Task requirements:
All lines in the records below that hold "logic" are to be shown.

Records drawn from a dataset:
-*-

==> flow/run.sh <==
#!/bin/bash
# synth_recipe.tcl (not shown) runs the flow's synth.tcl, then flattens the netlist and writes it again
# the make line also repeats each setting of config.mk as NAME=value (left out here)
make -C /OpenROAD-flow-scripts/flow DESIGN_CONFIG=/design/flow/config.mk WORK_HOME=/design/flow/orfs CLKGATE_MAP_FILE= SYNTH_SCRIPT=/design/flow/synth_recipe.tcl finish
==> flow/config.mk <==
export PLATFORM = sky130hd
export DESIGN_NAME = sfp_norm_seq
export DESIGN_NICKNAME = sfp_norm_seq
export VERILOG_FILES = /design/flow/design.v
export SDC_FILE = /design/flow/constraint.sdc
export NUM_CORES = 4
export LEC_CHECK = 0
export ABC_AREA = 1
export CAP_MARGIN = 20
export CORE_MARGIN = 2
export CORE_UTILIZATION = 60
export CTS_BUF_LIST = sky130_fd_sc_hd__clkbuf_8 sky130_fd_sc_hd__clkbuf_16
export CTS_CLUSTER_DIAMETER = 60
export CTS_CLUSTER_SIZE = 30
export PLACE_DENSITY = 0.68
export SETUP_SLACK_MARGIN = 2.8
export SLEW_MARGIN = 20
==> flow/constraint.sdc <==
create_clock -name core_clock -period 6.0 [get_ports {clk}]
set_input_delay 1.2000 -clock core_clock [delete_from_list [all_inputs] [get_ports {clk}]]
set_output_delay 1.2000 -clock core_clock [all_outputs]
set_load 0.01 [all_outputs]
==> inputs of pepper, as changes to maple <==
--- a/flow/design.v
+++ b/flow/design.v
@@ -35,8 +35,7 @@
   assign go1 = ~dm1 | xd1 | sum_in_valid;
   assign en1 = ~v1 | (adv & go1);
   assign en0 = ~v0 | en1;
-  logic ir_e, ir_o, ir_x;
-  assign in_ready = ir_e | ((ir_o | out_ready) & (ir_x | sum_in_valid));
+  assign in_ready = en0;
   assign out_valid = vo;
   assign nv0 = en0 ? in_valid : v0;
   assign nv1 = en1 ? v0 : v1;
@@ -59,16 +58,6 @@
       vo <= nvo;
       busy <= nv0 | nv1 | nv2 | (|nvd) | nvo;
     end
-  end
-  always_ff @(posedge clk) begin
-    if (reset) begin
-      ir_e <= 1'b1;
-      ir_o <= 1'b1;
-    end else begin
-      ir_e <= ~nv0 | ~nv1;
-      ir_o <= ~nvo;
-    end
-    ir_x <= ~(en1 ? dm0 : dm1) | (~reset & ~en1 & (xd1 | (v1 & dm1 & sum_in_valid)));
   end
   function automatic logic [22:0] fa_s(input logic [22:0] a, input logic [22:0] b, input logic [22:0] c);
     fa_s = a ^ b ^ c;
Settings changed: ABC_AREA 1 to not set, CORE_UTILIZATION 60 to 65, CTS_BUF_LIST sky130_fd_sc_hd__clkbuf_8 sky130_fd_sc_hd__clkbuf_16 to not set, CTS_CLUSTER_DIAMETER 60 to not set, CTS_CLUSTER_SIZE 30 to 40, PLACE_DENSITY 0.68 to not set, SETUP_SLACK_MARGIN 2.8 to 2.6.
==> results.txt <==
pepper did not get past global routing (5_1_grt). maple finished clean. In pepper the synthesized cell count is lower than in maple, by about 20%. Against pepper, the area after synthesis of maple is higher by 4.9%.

-*-

Response area:
-  logic ir_e, ir_o, ir_x;
   function automatic logic [22:0] fa_s(input logic [22:0] a, input logic [22:0] b, input logic [22:0] c);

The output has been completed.